妻と二人で愛車プリウスに乗って、あちこち出かけ、デジカメで撮った写真が中心のブログです。

埼玉モダンたてものを見て歩くーその18-川越市 旧山崎家別邸

2017年12月10日 | 埼玉モダンたてもの散歩


10月1日(日)妻と二人で川越に行き、「旧山崎家別邸」を見てきました。

「埼玉モダンたてもの散歩」で川越市には2014年5月19日に行ったのですが、この建物だけは保存修復工事の為に唯一見ることが出来なかったのです。

それが2016年4月から一般公開されていたと聞いたので遅ればせながら見学した次第です。
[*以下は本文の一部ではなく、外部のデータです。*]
`src/rtl/sram_rr_arbiter_pkg.sv`:
```
// ============================================================================
// Module   : sram_rr_arbiter_pkg
// Purpose  : Shared state encoding, requester indices and SRAM bus widths.
// Revision : 1.0 - initial release
// ============================================================================
`default_nettype none

package sram_rr_arbiter_pkg;

  typedef enum logic [1:0] {
    IDLE    = 2'd0,
    RD_ADDR = 2'd1,
    RD_DATA = 2'd2,
    WR      = 2'd3
  } arb_state_t;

  localparam int RD_ICACHE   = 0;
  localparam int RD_DCACHE   = 1;
  localparam int RD_UNCACHED = 2;
  localparam int WR_DCACHE   = 0;
  localparam int WR_UNCACHED = 1;

  localparam int NUM_RD       = 3;
  localparam int NUM_WR       = 2;
  localparam int SRAM_ADDR_W  = 32;
  localparam int SRAM_LINE_W  = 256;
  localparam int SRAM_TYPE_W  = 6;
  localparam int SRAM_STRB_W  = 16;
  localparam int DEF_MAX_WAIT = 8;

  function automatic int idx_w(input int n);
    return (n > 1) ? $clog2(n) : 1;
  endfunction

endpackage

`default_nettype wire

```
`src/rtl/sram_rr_arbiter_if.sv`:
```
// ============================================================================
// Module   : sram_rr_arbiter_if
// Purpose  : Requester-side and downstream SRAM-port signals of the arbiter.
//            slave = arbiter view, master = requesters plus memory view.
// Revision : 1.0 - initial release
// ============================================================================
`default_nettype none

interface sram_rr_arbiter_if
  import sram_rr_arbiter_pkg::*;
#(
  parameter int N_RD   = NUM_RD,
  parameter int N_WR   = NUM_WR,
  parameter int ADDR_W = SRAM_ADDR_W,
  parameter int LINE_W = SRAM_LINE_W,
  parameter int TYPE_W = SRAM_TYPE_W,
  parameter int STRB_W = SRAM_STRB_W
) ();

  logic [N_RD-1:0]        rd_req;
  logic [N_RD*ADDR_W-1:0] rd_addr;
  logic [N_RD*TYPE_W-1:0] rd_type;
  logic [N_RD-1:0]        rd_abort;
  logic [N_RD-1:0]        rd_rdy;
  logic [LINE_W-1:0]      rd_data;
  logic [N_RD-1:0]        rd_valid;

  logic [N_WR-1:0]        wr_req;
  logic [N_WR*ADDR_W-1:0] wr_addr;
  logic [N_WR*LINE_W-1:0] wr_data;
  logic [N_WR*TYPE_W-1:0] wr_type;
  logic [N_WR*STRB_W-1:0] wr_strb;
  logic [N_WR-1:0]        wr_rdy;

  logic                   m_r_req;
  logic [ADDR_W-1:0]      m_r_addr;
  logic [TYPE_W-1:0]      m_r_type;
  logic                   m_r_rdy;
  logic [LINE_W-1:0]      m_re_data;
  logic                   m_re_valid;

  logic                   m_w_req;
  logic [ADDR_W-1:0]      m_w_addr;
  logic [LINE_W-1:0]      m_w_data;
  logic [TYPE_W-1:0]      m_w_type;
  logic [STRB_W-1:0]      m_w_strb;
  logic                   m_w_rdy;

  modport slave (
    input  rd_req, rd_addr, rd_type, rd_abort,
    output rd_rdy, rd_data, rd_valid,
    input  wr_req, wr_addr, wr_data, wr_type, wr_strb,
    output wr_rdy,
    output m_r_req, m_r_addr, m_r_type,
    input  m_r_rdy, m_re_data, m_re_valid,
    output m_w_req, m_w_addr, m_w_data, m_w_type, m_w_strb,
    input  m_w_rdy
  );

  modport master (
    output rd_req, rd_addr, rd_type, rd_abort,
    input  rd_rdy, rd_data, rd_valid,
    output wr_req, wr_addr, wr_data, wr_type, wr_strb,
    input  wr_rdy,
    input  m_r_req, m_r_addr, m_r_type,
    output m_r_rdy, m_re_data, m_re_valid,
    input  m_w_req, m_w_addr, m_w_data, m_w_type, m_w_strb,
    output m_w_rdy
  );

endinterface

`default_nettype wire

```
`src/rtl/sram_rr_arbiter_rr_pick.sv`:
```
// ============================================================================
// Module   : sram_rr_arbiter_rr_pick
// Purpose  : Combinational round-robin picker; searches upward from i_ptr.
// Revision : 1.0 - initial release
// ============================================================================
`default_nettype none

module sram_rr_arbiter_rr_pick #(
  parameter int N     = 3,
  parameter int PTR_W = (N > 1) ? $clog2(N) : 1
) (
  input  wire logic [N-1:0]     i_req,
  input  wire logic [PTR_W-1:0] i_ptr,
  output logic      [N-1:0]     o_gnt
);

  int   w_idx;
  logic w_found;

  always_comb begin
    o_gnt   = '0;
    w_found = 1'b0;
    w_idx   = 0;
    for (int i = 0; i < N; i++) begin
      w_idx = (int'(i_ptr) + i) % N;
      if (!w_found && i_req[w_idx]) begin
        o_gnt[w_idx] = 1'b1;
        w_found      = 1'b1;
      end
    end
  end

endmodule

`default_nettype wire

```
`src/rtl/sram_rr_arbiter.sv`:
```
// ============================================================================
// Module   : sram_rr_arbiter
// Purpose  : Shares one SRAM-style port between cache/uncached requesters;
//            writes first (bounded by read starvation), reads round-robin.
//            Optional grant/stall counters: define SRAM_ARB_PERF_EN.
// Revision : 1.0 - initial release
// ============================================================================
`default_nettype none

module sram_rr_arbiter
  import sram_rr_arbiter_pkg::*;
#(
  parameter int N_RD     = NUM_RD,
  parameter int N_WR     = NUM_WR,
  parameter int ADDR_W   = SRAM_ADDR_W,
  parameter int LINE_W   = SRAM_LINE_W,
  parameter int TYPE_W   = SRAM_TYPE_W,
  parameter int STRB_W   = SRAM_STRB_W,
  parameter int MAX_WAIT = DEF_MAX_WAIT
) (
  input  wire logic        clk,
  input  wire logic        rst,
  sram_rr_arbiter_if.slave bus
`ifdef SRAM_ARB_PERF_EN
  ,
  output logic [N_RD*32-1:0] perf_rd_grants,
  output logic [N_WR*32-1:0] perf_wr_grants,
  output logic [31:0]        perf_stall
`endif
);

  localparam int c_rd_idx_w = idx_w(N_RD);
  localparam int c_wr_idx_w = idx_w(N_WR);
  localparam int c_cnt_w    = $clog2(MAX_WAIT + 1);
  localparam logic [c_cnt_w-1:0]    c_max_wait = c_cnt_w'(MAX_WAIT);
  localparam logic [c_rd_idx_w-1:0] c_rd_last  = c_rd_idx_w'(N_RD - 1);

  arb_state_t              r_state, w_state_nxt;
  logic [c_rd_idx_w-1:0]   r_rd_idx, r_rr_ptr, w_rd_pick_idx;
  logic [c_wr_idx_w-1:0]   r_wr_idx, w_wr_pick_idx;
  logic [N_RD-1:0]         w_rd_pick_oh;
  logic [c_cnt_w-1:0]      r_starve;
  logic                    r_drop;
  logic                    w_any_rd, w_any_wr, w_grant_wr, w_grant_rd;
  logic                    w_drop_now, w_rd_accept;

  assign w_any_rd    = |bus.rd_req;
  assign w_any_wr    = |bus.wr_req;
  assign w_grant_wr  = (r_state == IDLE) && w_any_wr && (!w_any_rd || (r_starve < c_max_wait));
  assign w_grant_rd  = (r_state == IDLE) && !w_grant_wr && w_any_rd;
  assign w_rd_accept = (r_state == RD_ADDR) && bus.m_r_rdy;
  // An abort in the data phase also kills data arriving in that same cycle.
  assign w_drop_now  = r_drop | bus.rd_abort[r_rd_idx];

  sram_rr_arbiter_rr_pick #(
    .N     (N_RD),
    .PTR_W (c_rd_idx_w)
  ) u_rr_pick (
    .i_req (bus.rd_req),
    .i_ptr (r_rr_ptr),
    .o_gnt (w_rd_pick_oh)
  );

  always_comb begin
    w_rd_pick_idx = '0;
    for (int i = 0; i < N_RD; i++) begin
      if (w_rd_pick_oh[i]) w_rd_pick_idx = c_rd_idx_w'(i);
    end
  end

  // Descending scan so the lowest requesting index wins.
  always_comb begin
    w_wr_pick_idx = '0;
    for (int i = N_WR - 1; i >= 0; i--) begin
      if (bus.wr_req[i]) w_wr_pick_idx = c_wr_idx_w'(i);
    end
  end

  always_ff @(posedge clk or posedge rst) begin
    if (rst) r_state <= IDLE;
    else     r_state <= w_state_nxt;
  end

  always_comb begin
    w_state_nxt  = r_state;
    bus.rd_rdy   = '0;
    bus.rd_valid = '0;
    bus.rd_data  = '0;
    bus.wr_rdy   = '0;
    bus.m_r_req  = 1'b0;
    bus.m_r_addr = '0;
    bus.m_r_type = '0;
    bus.m_w_req  = 1'b0;
    bus.m_w_addr = '0;
    bus.m_w_data = '0;
    bus.m_w_type = '0;
    bus.m_w_strb = '0;
    case (r_state)
      IDLE: begin
        if (w_grant_wr)      w_state_nxt = WR;
        else if (w_grant_rd) w_state_nxt = RD_ADDR;
      end
      RD_ADDR: begin
        bus.m_r_req          = 1'b1;
        bus.m_r_addr         = bus.rd_addr[r_rd_idx*ADDR_W +: ADDR_W];
        bus.m_r_type         = bus.rd_type[r_rd_idx*TYPE_W +: TYPE_W];
        bus.rd_rdy[r_rd_idx] = bus.m_r_rdy;
        if (bus.m_r_rdy) w_state_nxt = RD_DATA;
      end
      RD_DATA: begin
        bus.rd_data            = bus.m_re_data;
        bus.rd_valid[r_rd_idx] = bus.m_re_valid & ~w_drop_now;
        if (bus.m_re_valid) w_state_nxt = IDLE;
      end
      WR: begin
        bus.m_w_req          = 1'b1;
        bus.m_w_addr         = bus.wr_addr[r_wr_idx*ADDR_W +: ADDR_W];
        bus.m_w_data         = bus.wr_data[r_wr_idx*LINE_W +: LINE_W];
        bus.m_w_type         = bus.wr_type[r_wr_idx*TYPE_W +: TYPE_W];
        bus.m_w_strb         = bus.wr_strb[r_wr_idx*STRB_W +: STRB_W];
        bus.wr_rdy[r_wr_idx] = bus.m_w_rdy;
        if (bus.m_w_rdy) w_state_nxt = IDLE;
      end
      default: w_state_nxt = IDLE;
    endcase
  end

  always_ff @(posedge clk or posedge rst) begin
    if (rst) begin
      r_rd_idx <= '0;
      r_wr_idx <= '0;
      r_rr_ptr <= '0;
      r_starve <= '0;
      r_drop   <= 1'b0;
    end else begin
      if (w_grant_wr) r_wr_idx <= w_wr_pick_idx;
      if (w_grant_rd) r_rd_idx <= w_rd_pick_idx;
      if (w_rd_accept) r_rr_ptr <= (r_rd_idx == c_rd_last) ? '0 : r_rd_idx + 1'b1;

      if (!w_any_rd || w_grant_rd)             r_starve <= '0;
      else if (w_grant_wr && (r_starve < c_max_wait)) r_starve <= r_starve + 1'b1;

      // Abort only counts once the address has been accepted.
      if (w_rd_accept)
        r_drop <= bus.rd_abort[r_rd_idx];
      else if (r_state == RD_DATA)
        r_drop <= bus.m_re_valid ? 1'b0 : w_drop_now;
    end
  end

`ifdef SRAM_ARB_PERF_EN
  logic [31:0] r_perf_stall;

  for (genvar gi = 0; gi < N_RD; gi++) begin : g_perf_rd
    logic [31:0] r_cnt;
    always_ff @(posedge clk or posedge rst) begin
      if (rst)                                r_cnt <= '0;
      else if (w_grant_rd && w_rd_pick_oh[gi]) r_cnt <= r_cnt + 32'd1;
    end
    assign perf_rd_grants[gi*32 +: 32] = r_cnt;
  end

  for (genvar gi = 0; gi < N_WR; gi++) begin : g_perf_wr
    logic [31:0] r_cnt;
    always_ff @(posedge clk or posedge rst) begin
      if (rst)                                                r_cnt <= '0;
      else if (w_grant_wr && (w_wr_pick_idx == c_wr_idx_w'(gi))) r_cnt <= r_cnt + 32'd1;
    end
    assign perf_wr_grants[gi*32 +: 32] = r_cnt;
  end

  always_ff @(posedge clk or posedge rst) begin
    if (rst)                                             r_perf_stall <= '0;
    else if ((r_state != IDLE) && (w_any_rd || w_any_wr)) r_perf_stall <= r_perf_stall + 32'd1;
  end
  assign perf_stall = r_perf_stall;
`endif

endmodule

`default_nettype wire
```
`src/flat_wrapper.sv`:
```
// flat-port wrapper written by rule: the top's interface ports become plain ports
module sram_rr_arbiter_flat import sram_rr_arbiter_pkg::*;
#(
  parameter int N_RD     = NUM_RD,
  parameter int N_WR     = NUM_WR,
  parameter int ADDR_W   = SRAM_ADDR_W,
  parameter int LINE_W   = SRAM_LINE_W,
  parameter int TYPE_W   = SRAM_TYPE_W,
  parameter int STRB_W   = SRAM_STRB_W,
  parameter int MAX_WAIT = DEF_MAX_WAIT
)
  (clk, rst, bus_rd_req, bus_rd_addr, bus_rd_type, bus_rd_abort, bus_rd_rdy, bus_rd_data, bus_rd_valid, bus_wr_req, bus_wr_addr, bus_wr_data, bus_wr_type, bus_wr_strb, bus_wr_rdy, bus_m_r_req, bus_m_r_addr, bus_m_r_type, bus_m_r_rdy, bus_m_re_data, bus_m_re_valid, bus_m_w_req, bus_m_w_addr, bus_m_w_data, bus_m_w_type, bus_m_w_strb, bus_m_w_rdy);
  sram_rr_arbiter_if #(.N_RD(N_RD), .N_WR(N_WR), .ADDR_W(ADDR_W), .LINE_W(LINE_W), .TYPE_W(TYPE_W), .STRB_W(STRB_W)) bus_i ();
  input  wire logic clk;
  input  wire logic rst;
  input wire logic [$bits(bus_i.rd_req)-1:0] bus_rd_req;
  input wire logic [$bits(bus_i.rd_addr)-1:0] bus_rd_addr;
  input wire logic [$bits(bus_i.rd_type)-1:0] bus_rd_type;
  input wire logic [$bits(bus_i.rd_abort)-1:0] bus_rd_abort;
  output wire logic [$bits(bus_i.rd_rdy)-1:0] bus_rd_rdy;
  output wire logic [$bits(bus_i.rd_data)-1:0] bus_rd_data;
  output wire logic [$bits(bus_i.rd_valid)-1:0] bus_rd_valid;
  input wire logic [$bits(bus_i.wr_req)-1:0] bus_wr_req;
  input wire logic [$bits(bus_i.wr_addr)-1:0] bus_wr_addr;
  input wire logic [$bits(bus_i.wr_data)-1:0] bus_wr_data;
  input wire logic [$bits(bus_i.wr_type)-1:0] bus_wr_type;
  input wire logic [$bits(bus_i.wr_strb)-1:0] bus_wr_strb;
  output wire logic [$bits(bus_i.wr_rdy)-1:0] bus_wr_rdy;
  output wire logic [$bits(bus_i.m_r_req)-1:0] bus_m_r_req;
  output wire logic [$bits(bus_i.m_r_addr)-1:0] bus_m_r_addr;
  output wire logic [$bits(bus_i.m_r_type)-1:0] bus_m_r_type;
  input wire logic [$bits(bus_i.m_r_rdy)-1:0] bus_m_r_rdy;
  input wire logic [$bits(bus_i.m_re_data)-1:0] bus_m_re_data;
  input wire logic [$bits(bus_i.m_re_valid)-1:0] bus_m_re_valid;
  output wire logic [$bits(bus_i.m_w_req)-1:0] bus_m_w_req;
  output wire logic [$bits(bus_i.m_w_addr)-1:0] bus_m_w_addr;
  output wire logic [$bits(bus_i.m_w_data)-1:0] bus_m_w_data;
  output wire logic [$bits(bus_i.m_w_type)-1:0] bus_m_w_type;
  output wire logic [$bits(bus_i.m_w_strb)-1:0] bus_m_w_strb;
  input wire logic [$bits(bus_i.m_w_rdy)-1:0] bus_m_w_rdy;
  assign bus_i.rd_req = bus_rd_req;
  assign bus_i.rd_addr = bus_rd_addr;
  assign bus_i.rd_type = bus_rd_type;
  assign bus_i.rd_abort = bus_rd_abort;
  assign bus_rd_rdy = bus_i.rd_rdy;
  assign bus_rd_data = bus_i.rd_data;
  assign bus_rd_valid = bus_i.rd_valid;
  assign bus_i.wr_req = bus_wr_req;
  assign bus_i.wr_addr = bus_wr_addr;
  assign bus_i.wr_data = bus_wr_data;
  assign bus_i.wr_type = bus_wr_type;
  assign bus_i.wr_strb = bus_wr_strb;
  assign bus_wr_rdy = bus_i.wr_rdy;
  assign bus_m_r_req = bus_i.m_r_req;
  assign bus_m_r_addr = bus_i.m_r_addr;
  assign bus_m_r_type = bus_i.m_r_type;
  assign bus_i.m_r_rdy = bus_m_r_rdy;
  assign bus_i.m_re_data = bus_m_re_data;
  assign bus_i.m_re_valid = bus_m_re_valid;
  assign bus_m_w_req = bus_i.m_w_req;
  assign bus_m_w_addr = bus_i.m_w_addr;
  assign bus_m_w_data = bus_i.m_w_data;
  assign bus_m_w_type = bus_i.m_w_type;
  assign bus_m_w_strb = bus_i.m_w_strb;
  assign bus_i.m_w_rdy = bus_m_w_rdy;
  sram_rr_arbiter #(.N_RD(N_RD), .N_WR(N_WR), .ADDR_W(ADDR_W), .LINE_W(LINE_W), .TYPE_W(TYPE_W), .STRB_W(STRB_W), .MAX_WAIT(MAX_WAIT)) u_core (.clk(clk), .rst(rst), .bus(bus_i));
endmodule
```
信州中野出身の初代・山崎嘉七が1783年に川越に創業した菓子屋が『亀屋』ですが、「四代目山崎嘉七」は1867年に川越藩の御用商人となり明治期に「第八十五銀行」と「川越貯蓄銀行」の2つの頭取を兼ねる豪商となり、当時の川越経済界を主導する存在となりました。

そして旧山崎家別邸は、その跡を継いだ「五代目山崎嘉七」の隠居所として大正14年に建てられました。

設計は建物から庭園まで埼玉りそな銀行川越支店や旧山吉デパートを設計した保岡勝也によるものです。



主屋は、木造モルタル仕上げの洋風屋根葺きの洋館で、その奥には数寄屋造りの和室等と融合している和洋折衷の住宅です。

これは、この建物が隠居所であると共に、皇族方をお迎えする目的で計画されたことによります。

洋館の正面玄関からは入ることができず、屋内には和館の内玄関(写真左奥)から入館します。



屋内に入る前に東側から回って庭を眺めると「茶室」がありました。

茶室は京都の仁和寺の遼廓亭を模したと言われています。



茶室付近から洋館を眺めたところです。



内玄関から愈々屋内へ入りました。

階段の踊り場に据え付けられたステンドグラスは、小川三知の「泰山木とブルージュ」と云う作品で、カラフルな鳥が描かれています。



応接室の窓にもステンドグラスが・・・・これは別府七郎と言う人の作品です。

壁紙やカーテンは当時のままのものだそうです。



ダイニングルームです。

この邸宅は山崎家の社会的地位も踏まえ、プライベートな接待所としての役割も兼ねて建設されたようです。

比較的小さな邸宅ですが、軍事演習に参加した皇族の宿泊所として七回に渡って使われているとのことです。



和室に移ると数寄屋造りの素敵な客室があります。

それほど広くはありませんが、凝った造りの床の間と床脇がきらびやかでいながら、しっとり落ち着いた雰囲気を醸し出しています。



この客間には畳敷きの広縁があり、座布団が敷かれています。

その座布団に座って眺めた和風庭園です。

当時の庭に対する新しい考え方である家族本位の実用性と、鑑賞を考慮した設計です。

特に芝生や児童遊技場、温室、花壇など、この時代の典型的な要素が見られます。



茶室が見えます。

庭園は枯山水と茶庭からなる庭園で、建築と相まって和風庭園の事例として国登録記念物名勝地となりました。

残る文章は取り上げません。